"Ich lerne Klavier spielen." Mit diesem Satz beginnen am 22. September die Aufzeichnungen, in denen die Ich-Erzählerin in Hanna Johansens neuem Buch "Der Herbst, in dem ich Klavier spielen lernte" während dreier Monate dieses Vorhaben protokolliert, das sie weit in die Kindheit in Norddeutschland führt und wieder zurück in die Gegenwart, zur Gartenarbeit im Herbst, zum Wechsel von Beständigkeit und Verlust von Fähigkeiten und Kräften, zur Frage nach dem Zuhause. Wie lernte das Kind, das sie einmal war, die wichtigen Dinge für das Leben?
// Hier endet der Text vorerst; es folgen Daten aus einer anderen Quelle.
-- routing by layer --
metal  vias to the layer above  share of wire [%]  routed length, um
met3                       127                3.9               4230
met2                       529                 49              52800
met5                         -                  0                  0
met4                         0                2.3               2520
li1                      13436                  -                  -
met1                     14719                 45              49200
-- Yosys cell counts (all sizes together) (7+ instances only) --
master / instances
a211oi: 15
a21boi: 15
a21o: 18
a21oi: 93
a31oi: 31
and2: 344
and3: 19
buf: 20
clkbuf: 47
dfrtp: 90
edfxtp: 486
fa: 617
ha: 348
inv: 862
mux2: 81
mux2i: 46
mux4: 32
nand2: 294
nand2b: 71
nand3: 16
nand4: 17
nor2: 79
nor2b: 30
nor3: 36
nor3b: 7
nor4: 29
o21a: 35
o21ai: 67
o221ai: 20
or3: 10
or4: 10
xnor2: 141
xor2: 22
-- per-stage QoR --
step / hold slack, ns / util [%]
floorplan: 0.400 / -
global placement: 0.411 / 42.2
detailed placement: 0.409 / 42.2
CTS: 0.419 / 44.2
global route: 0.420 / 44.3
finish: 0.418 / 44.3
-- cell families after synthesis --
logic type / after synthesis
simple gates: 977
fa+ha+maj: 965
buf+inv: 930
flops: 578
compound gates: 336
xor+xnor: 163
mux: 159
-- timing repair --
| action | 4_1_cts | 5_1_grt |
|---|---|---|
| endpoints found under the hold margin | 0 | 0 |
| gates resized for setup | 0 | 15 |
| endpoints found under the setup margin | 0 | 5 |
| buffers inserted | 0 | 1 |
From an optimization exercise on the open Yosys and OpenROAD flow, aimed at small area and a short achievable clock period; shortcuts taken in it are not production practice.
Only simulation tests tie the RTL to the original design; equivalence was not proved.
Power figures rest on the tool's default switching activity, not on a simulated workload.

// ethTxTop
module ethTxTop (
  input  logic   clkTx,
  input  logic   rst,
  input  logic   wbCyc,
  input  logic   wbStb,
  input  logic   wbWe,
  input  ethTxPkg::wbAddrT wbAdr,
  input  ethTxPkg::byteT   wbDatW,
  output ethTxPkg::byteT   wbDatR,
  output logic   wbAck,
  output logic   tdP,
  output logic   tdM
);
  logic     bufWrEn;
  ethTxPkg::bufAddrT  bufWrAddr;
  ethTxPkg::byteT     bufWrData;
  logic     rdRestart;
  logic     rdAdvance;
  ethTxPkg::byteT     bufRdData;
  ethTxPkg::txCmdT    txCmd;
  logic     busy;
  ethTxPkg::lineSlotT slot;
  busDecode i_busDecode (
    .clkTx     (clkTx),
    .rst       (rst),
    .wbCyc     (wbCyc),
    .wbStb     (wbStb),
    .wbWe      (wbWe),
    .wbAdr     (wbAdr),
    .wbDatW    (wbDatW),
    .busy      (busy),
    .wbDatR    (wbDatR),
    .wbAck     (wbAck),
    .bufWrEn   (bufWrEn),
    .bufWrAddr (bufWrAddr),
    .bufWrData (bufWrData),
    .txCmd     (txCmd)
  );
  frameRam i_frameRam (
    .clkTx     (clkTx),
    .bufWrEn   (bufWrEn),
    .bufWrAddr (bufWrAddr),
    .bufWrData (bufWrData),
    .rdRestart (rdRestart),
    .rdAdvance (rdAdvance),
  ...
For scale: ~8000 cells after synthesis, roughly 4400 flip-flops, roughly 34 I/O pins, about 110000 sq um of cells after synthesis.
==> module frameRam, before the edit <==
module frameRam (
  input  logic    clkTx,
  input  logic    bufWrEn,
  input  ethTxPkg::bufAddrT bufWrAddr,
  input  ethTxPkg::byteT    bufWrData,
  input  logic    rdRestart,
  input  logic    rdAdvance,
  output ethTxPkg::byteT    bufRdData
);
  localparam int Stages = ethTxPkg::BufDepth;
  function automatic logic [8:0] inc9(input logic [8:0] x);
    logic [8:0] r;
    for (int i = 0; i < 9; i++)
    begin
      r[i] = x[i] ^ (&(x | ~((9'd1 << i) - 9'd1)));
    end
    inc9 = r;
  endfunction
  function automatic logic [8:0] add9(input logic [8:0] a, input logic [8:0] b);
    logic [8:0] g;
    logic [8:0] p;
    logic [9:0] c;
    g = a & b;
    p = a ^ b;
    for (int i = 0; i < 10; i++)
    begin
      c[i] = 1'b0;
      for (int j = 0; j < i; j++)
      begin
        c[i] = c[i] | (g[j] & (&(p | ~(((10'd1 << i) - 10'd1) & ~((10'd2 << j) - 10'd1)))));
      end
    end
    add9 = p ^ c[8:0];
  endfunction
  logic [8:0] t;
  logic [8:0] tNext;
  assign tNext = inc9(t);
  always_ff @(posedge clkTx)
  begin
    t <= tNext;
  end
  logic [8:0] wPos;
  logic       wReq;
  ethTxPkg::byteT wData;
  logic [15:0] wStageHi;
  logic [15:0] wStageLo;
  logic [7:0] wPosHold;
  logic [7:0] wPosNext;
  logic       wGoN;
  logic       wPend;
  ethTxPkg::byteT wHold;
  ethTxPkg::byteT wLane;
  always_ff @(posedge clkTx)
  begin
    wReq  <= bufWrEn;
    wPos  <= add9(bufWrAddr, t);
    wData <= bufWrData;
  end
  assign wPosNext = wPend ? wPosHold : wPos[8:1];
  always_ff @(posedge clkTx)
  begin
    wPosHold <= wPos[8:1];
    wHold    <= wData ^ {8{wPos[1]}};
    wStageHi <= 16'd1 << wPosNext[7:4];
    wStageLo <= 16'd1 << wPosNext[3:0];
  end
  always_ff @(posedge clkTx)
  begin
    wGoN  <= 1'b1;
    wPend <= 1'b0;
    wLane <= '1;
    if (wReq)
    begin
      if (wPos[0])
      begin
        wGoN  <= 1'b0;
        wLane <= wData ^ {8{wPos[1]}};
      end
      else
      begin
        wPend <= 1'b1;
      end
    end
    else if (wPend)
    begin
      wGoN  <= 1'b0;
      wLane <= wHold;
    end
  end
  ethTxPkg::byteT ring [Stages];
  genvar gi;
  generate
    for (gi = 0; gi < Stages; gi = gi + 2)
    begin : gPair
      logic hit;
      logic sel;
      logic selN;
      assign hit  = wStageHi[gi / 32] & wStageLo[(gi / 2) % 16];
      assign selN = ~hit;
      assign sel  = ~(selN | wGoN);
      always_ff @(posedge clkTx)
      begin
        ring[gi]     <= ~((ring[(gi + Stages - 1) % Stages] | {8{sel}}) & (wLane | {8{selN}}));
        ring[gi + 1] <= ring[gi];
      end
    end
  endgenerate
  logic [8:0] rPos;
  logic [8:0] rPos1;
  logic [8:0] rPos2;
  logic [8:0] rPosHiInc;
  ethTxPkg::byteT tap [Stages / 16];
  generate
    for (gi = 0; gi < Stages / 16; gi = gi + 1)
    begin : gTap
      assign tap[gi] = ring[16 * gi + 6];
    end
  endgenerate
  logic [8:0] rPosNext;
  logic       rHit;
  logic [7:0] rSelLo;
  logic [3:0] rSelHi;
  ethTxPkg::byteT rGroup [4];
  ethTxPkg::byteT rGroupQ [4];
  logic       rHitQ;
  logic [3:0] rSelHiQ;
  ethTxPkg::byteT rMux;
  assign rPos1     = inc9(rPos);
  assign rPosHiInc = inc9({1'b0, rPos[8:1]});
  assign rPos2     = {rPosHiInc[7:0], rPos[0]};
  always_comb
  begin
    if (rdRestart)
    begin
      rPosNext = tNext;
    end
    else if (rdAdvance)
    begin
      rPosNext = rPos2;
    end
    else
    begin
      rPosNext = rPos1;
    end
  end
  always_ff @(posedge clkTx)
  begin
    rPos   <= rPosNext;
    rHit   <= (rPosNext[3:0] == 4'd10);
    rSelLo <= 8'd1 << rPosNext[6:4];
    rSelHi <= 4'd1 << rPosNext[8:7];
  end
  always_comb
  begin
    for (int h = 0; h < 4; h++)
    begin
      rGroup[h] = '0;
      for (int i = 0; i < 8; i++)
      begin
        rGroup[h] = rGroup[h] | ({8{rSelLo[i]}} & tap[8 * h + i]);
      end
    end
  end
  always_ff @(posedge clkTx)
  begin
    for (int h = 0; h < 4; h++)
    begin
      rGroupQ[h] <= rGroup[h];
    end
    rHitQ   <= rHit;
    rSelHiQ <= rSelHi;
  end
  always_comb
  begin
    rMux = '0;
    for (int h = 0; h < 4; h++)
    begin
      rMux = rMux | ({8{rSelHiQ[h]}} & rGroupQ[h]);
    end
  end
  always_ff @(posedge clkTx)
  begin
    if (rHitQ)
    begin
      bufRdData <= rMux;
    end
  end
endmodule
make LEC_CHECK=0 CAP_MARGIN=20 CORE_MARGIN=2 CORE_UTILIZATION=55 CTS_CLUSTER_DIAMETER=60 CTS_CLUSTER_SIZE=30 SETUP_SLACK_MARGIN=2.2 SLEW_MARGIN=20 finish   # period 4.5 ns
run.sh (not shown) runs the stock make flow with config.mk's settings and CLKGATE_MAP_FILE= SYNTH_SCRIPT=/design/flow/synth_recipe.tcl, a recipe that flattens the netlist after the stock synthesis.
Rerun with:
--- a/flow/design.v
+++ b/flow/design.v
@@ -137,49 +137,42 @@
   always_ff @(posedge clkTx)
   begin
     t <= tNext;
   end
   logic [8:0] wPos;
-  logic       wReq;
-  ethTxPkg::byteT wData;
   logic [15:0] wStageHi;
   logic [15:0] wStageLo;
   logic [7:0] wPosHold;
   logic [7:0] wPosNext;
   logic       wGoN;
   logic       wPend;
   ethTxPkg::byteT wHold;
   ethTxPkg::byteT wLane;
-  always_ff @(posedge clkTx)
-  begin
-    wReq  <= bufWrEn;
-    wPos  <= add9(bufWrAddr, t);
-    wData <= bufWrData;
-  end
+  assign wPos     = add9(bufWrAddr, t);
   assign wPosNext = wPend ? wPosHold : wPos[8:1];
   always_ff @(posedge clkTx)
   begin
-    wPosHold <= wPos[8:1];
-    wHold    <= wData ^ {8{wPos[1]}};
     wStageHi <= 16'd1 << wPosNext[7:4];
     wStageLo <= 16'd1 << wPosNext[3:0];
   end
   always_ff @(posedge clkTx)
   begin
     wGoN  <= 1'b1;
     wPend <= 1'b0;
     wLane <= '1;
-    if (wReq)
+    if (bufWrEn)
     begin
+      wPosHold <= wPos[8:1];
       if (wPos[0])
       begin
         wGoN  <= 1'b0;
-        wLane <= wData ^ {8{wPos[1]}};
+        wLane <= bufWrData ^ {8{wPos[1]}};
       end
       else
       begin
         wPend <= 1'b1;
+        wHold <= bufWrData ^ {8{wPos[1]}};
       end
     end
     else if (wPend)
     begin
       wGoN  <= 1'b0;
@@ -243,11 +236,11 @@
     end
   end
   always_ff @(posedge clkTx)
   begin
     rPos   <= rPosNext;
-    rHit   <= (rPosNext[3:0] == 4'd10);
+    rHit   <= (rPosNext[3:0] == 4'd9);
     rSelLo <= 8'd1 << rPosNext[6:4];
     rSelHi <= 4'd1 << rPosNext[8:7];
   end
   always_comb
   begin
Effect: The new run reached the layout checks and failed them: antenna violations; routed wire length grows by 1.2%; setup slack is worse by 0.017 ns; worst hold slack is worse by 0.0094 ns; via count increases by 0.36%; final cell count stays flat; core utilization rose by 0.49 points.

========
## the baseline
ethTxTop, a different RTL version from the one above (not shown whole).
For scale: roughly 110000 sq um of cells after synthesis.
==> module frameRam, before the edit <==
module frameRam (
  input  logic    clkTx,
  input  logic    bufWrEn,
  input  ethTxPkg::bufAddrT bufWrAddr,
  input  ethTxPkg::byteT    bufWrData,
  input  logic    rdRestart,
  input  logic    rdAdvance,
  output ethTxPkg::byteT    bufRdData
);
  localparam int Stages = ethTxPkg::BufDepth;
  function automatic logic [8:0] inc9(input logic [8:0] x);
    logic [8:0] r;
    for (int i = 0; i < 9; i++)
    begin
      r[i] = x[i] ^ (&(x | ~((9'd1 << i) - 9'd1)));
    end
    inc9 = r;
  endfunction
  function automatic logic [8:0] add9(input logic [8:0] a, input logic [8:0] b);
    logic [8:0] g;
    logic [8:0] p;
    logic [9:0] c;
    g = a & b;
    p = a ^ b;
    for (int i = 0; i < 10; i++)
    begin
      c[i] = 1'b0;
      for (int j = 0; j < i; j++)
      begin
        c[i] = c[i] | (g[j] & (&(p | ~(((10'd1 << i) - 10'd1) & ~((10'd2 << j) - 10'd1)))));
      end
    end
    add9 = p ^ c[8:0];
  endfunction
  logic [8:0] t;
  logic [8:0] tNext;
  assign tNext = inc9(t);
  always_ff @(posedge clkTx)
  begin
    t <= tNext;
  end
  logic [8:0] wPos;
  logic [15:0] wStageHi;
  logic [15:0] wStageLo;
  logic [7:0] wPosHold;
  logic [7:0] wPosNext;
  logic       wGoN;
  logic       wPend;
  ethTxPkg::byteT wHold;
  ethTxPkg::byteT wLane;
  assign wPos     = add9(bufWrAddr, t);
  assign wPosNext = wPend ? wPosHold : wPos[8:1];
  always_ff @(posedge clkTx)
  begin
    wPosHold <= wPos[8:1];
    wHold    <= bufWrData ^ {8{wPos[1]}};
    wStageHi <= 16'd1 << wPosNext[7:4];
    wStageLo <= 16'd1 << wPosNext[3:0];
  end
  always_ff @(posedge clkTx)
  begin
    wGoN  <= 1'b1;
    wPend <= 1'b0;
    wLane <= '1;
    if (bufWrEn)
    begin
      if (wPos[0])
      begin
        wGoN  <= 1'b0;
        wLane <= bufWrData ^ {8{wPos[1]}};
      end
      else
      begin
        wPend <= 1'b1;
      end
    end
    else if (wPend)
    begin
      wGoN  <= 1'b0;
      wLane <= wHold;
    end
  end
  ethTxPkg::byteT ring [Stages];
  genvar gi;
  generate
    for (gi = 0; gi < Stages; gi = gi + 2)
    begin : gPair
      logic hit;
      logic sel;
      logic selN;
      assign hit  = wStageHi[gi / 32] & wStageLo[(gi / 2) % 16];
      assign selN = ~hit;
      assign sel  = ~(selN | wGoN);
      always_ff @(posedge clkTx)
      begin
        ring[gi]     <= ~((ring[(gi + Stages - 1) % Stages] | {8{sel}}) & (wLane | {8{selN}}));
        ring[gi + 1] <= ring[gi];
      end
    end
  endgenerate
  logic [8:0] rPos;
  logic [8:0] rPos1;
  logic [8:0] rPos2;
  logic [8:0] rPosHiInc;
  ethTxPkg::byteT tap [Stages / 16];
  generate
    for (gi = 0; gi < Stages / 16; gi = gi + 1)
    begin : gTap
      assign tap[gi] = ring[16 * gi + 6];
    end
  endgenerate
  logic [8:0] rPosNext;
  logic       rHit;
  logic [7:0] rSelLo;
  logic [3:0] rSelHi;
  ethTxPkg::byteT rGroup [4];
  ethTxPkg::byteT rGroupQ [4];
  logic       rHitQ;
  logic [3:0] rSelHiQ;
  ethTxPkg::byteT rMux;
  assign rPos1     = inc9(rPos);
  assign rPosHiInc = inc9({1'b0, rPos[8:1]});
  assign rPos2     = {rPosHiInc[7:0], rPos[0]};
  always_comb
  begin
    if (rdRestart)
    begin
      rPosNext = tNext;
    end
    else if (rdAdvance)
    begin
      rPosNext = rPos2;
    end
    else
    begin
      rPosNext = rPos1;
    end
  end
  always_ff @(posedge clkTx)
  begin
    rPos   <= rPosNext;
    rHit   <= (rPosNext[3:0] == 4'd9);
    rSelLo <= 8'd1 << rPosNext[6:4];
    rSelHi <= 4'd1 << rPosNext[8:7];
  end
  always_comb
  begin
    for (int h = 0; h < 4; h++)
    begin
      rGroup[h] = '0;
      for (int i = 0; i < 8; i++)
      begin
        rGroup[h] = rGroup[h] | ({8{rSelLo[i]}} & tap[8 * h + i]);
      end
    end
  end
  always_ff @(posedge clkTx)
  begin
    for (int h = 0; h < 4; h++)
    begin
      rGroupQ[h] <= rGroup[h];
    end
    rHitQ   <= rHit;
    rSelHiQ <= rSelHi;
  end
  always_comb
  begin
    rMux = '0;
    for (int h = 0; h < 4; h++)
    begin
      rMux = rMux | ({8{rSelHiQ[h]}} & rGroupQ[h]);
    end
  end
  always_ff @(posedge clkTx)
  begin
    if (rHitQ)
    begin
      bufRdData <= rMux;
    end
  end
endmodule
==> flow/config.mk <==
export PLATFORM = sky130hd
export DESIGN_NAME = ethTxTop
export DESIGN_NICKNAME = ethTxTop
export VERILOG_FILES = /design/flow/design.v
export SDC_FILE = /design/flow/constraint.sdc
export NUM_CORES = 4
export LEC_CHECK = 0
export CAP_MARGIN = 20
export CORE_MARGIN = 2
export CORE_UTILIZATION = 55
export CTS_CLUSTER_DIAMETER = 60
export CTS_CLUSTER_SIZE = 30
export SETUP_SLACK_MARGIN = 2.2
export SLEW_MARGIN = 20
==> flow/constraint.sdc <==
create_clock -name core_clock -period 4.5 [get_ports {clkTx}]
set_input_delay 0.9000 -clock core_clock [delete_from_list [all_inputs] [get_ports {clkTx}]]
set_output_delay 0.9000 -clock core_clock [all_outputs]
set_load 0.01 [all_outputs]
Input-level comparison between the candidate and the baseline:
--- a/flow/design.v
+++ b/flow/design.v
@@ -141,41 +141,34 @@
   logic [8:0] wPos;
   logic [15:0] wStageHi;
   logic [15:0] wStageLo;
-  logic [7:0] wPosHold;
-  logic [7:0] wPosNext;
-  logic       wGoN;
+  logic       wGo;
   logic       wPend;
   ethTxPkg::byteT wHold;
   ethTxPkg::byteT wLane;
-  assign wPos     = add9(bufWrAddr, t);
-  assign wPosNext = wPend ? wPosHold : wPos[8:1];
+  assign wPos = add9(bufWrAddr, t);
   always_ff @(posedge clkTx)
   begin
-    wPosHold <= wPos[8:1];
-    wHold    <= bufWrData ^ {8{wPos[1]}};
-    wStageHi <= 16'd1 << wPosNext[7:4];
-    wStageLo <= 16'd1 << wPosNext[3:0];
-  end
-  always_ff @(posedge clkTx)
-  begin
-    wGoN  <= 1'b1;
+    wGo   <= 1'b0;
     wPend <= 1'b0;
     wLane <= '1;
     if (bufWrEn)
     begin
+      wStageHi <= 16'd1 << wPos[8:5];
+      wStageLo <= 16'd1 << wPos[4:1];
       if (wPos[0])
       begin
-        wGoN  <= 1'b0;
+        wGo   <= 1'b1;
         wLane <= bufWrData ^ {8{wPos[1]}};
       end
       else
       begin
         wPend <= 1'b1;
+        wHold <= bufWrData ^ {8{wPos[1]}};
       end
     end
     else if (wPend)
     begin
-      wGoN  <= 1'b0;
+      wGo   <= 1'b1;
       wLane <= wHold;
     end
   end
@@ -188,8 +181,8 @@
       logic sel;
       logic selN;
       assign hit  = wStageHi[gi / 32] & wStageLo[(gi / 2) % 16];
+      assign sel  = wGo & hit;
       assign selN = ~hit;
-      assign sel  = ~(selN | wGoN);
       always_ff @(posedge clkTx)
       begin
         ring[gi]     <= ~((ring[(gi + Stages - 1) % Stages] | {8{sel}}) & (wLane | {8{selN}}));
[summary]
Of the two values seen for slowest library cell on the worst path, dfxtp_1 was produced by the baseline and edfxtp_1 by the candidate.
Max layout overhead on the synthesized area across the baseline and the candidate: the baseline
The candidate against the baseline: depth of the worst hold-timing path held; area of the multi-input gates went up about 2.8%; wire length after detailed routing went up 3.2%; portion of total power attributed to the clock network went down 6.2 points; adder and majority cell fraction of the synthesized area held.
Diff the baseline -> the candidate: clock-buffer cell count decreased by 6 relative to the old numbers; normalized max-slew margin up 3.1 points; final worst-path setup slack shows a reduction of 0.053 ns.
Going from the baseline to the candidate, the horizontal extent of the die was found to have gone up by about 0.8%.
Total core area grows by a few percent when moving from the baseline to the candidate.

[afterwards: timing with drivers on the ports]
How much do the figures lean on ideal ports? The routed layouts below were timed once more, with nothing changed but the port constraints.
Step 1 assumes that a clkbuf_16 drives the clock port and a buf_2 every other input.
Step 2, shift: input delay + t, output delay - t, t = (earliest + latest rising clock arrival at the registers) / 2. This alone moves slack from input paths to output paths.
a / b / c = no drivers / after step 1 / after step 2; a / b = the first two.
| run | t, ns | setup WS [ns] | worst setup path at the end | worst slew at a driven data input, ns |
|---|---|---|---|---|
| the first run of note 1 | 0.940 | 2.265 / 2.202 / 1.396 | input to register | 0.06 |
| the second run of note 1 | 0.943 | 2.248 / 2.180 / 1.373 | input to register | 0.04 |
| the baseline | 0.942 | 2.247 / 2.200 / 1.439 | input to register | 0.04 |
| the candidate | 0.946 | 2.194 / 2.182 / 1.387 | input to register | 0.04 |
The setup slack of the second run of note 1, which loses most, moves by -0.068 ns with the drivers and by -0.875 ns with both steps.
Wie verändert sich das Lernen mit dem Älterwerden? Diese Fragen treiben die Schreiberin um.
Rezensionsnotiz zu
Neue Zürcher Zeitung, 29.10.2014
Meisterhaft dargestellt findet Martin Zingg in diesem Buch die Mühe der Erinnerung und ihre Unzulänglichkeit. Doch das ist nur ein Teil dessen, was Zingg an der Lektüre begeistert. Wie Hanna Johansen hier über das späte Erlernen eines Instruments und die damit verbundenen Mühen zum Problem der Erinnerung und zurück in ihre früheste Kindheit gelangt, als das Lernen so umfangreich und leicht war, scheint ihm faszinierend. Zumal die Autorin in einer "geschmeidigen" Sprache erzählt, wie Zingg erklärt.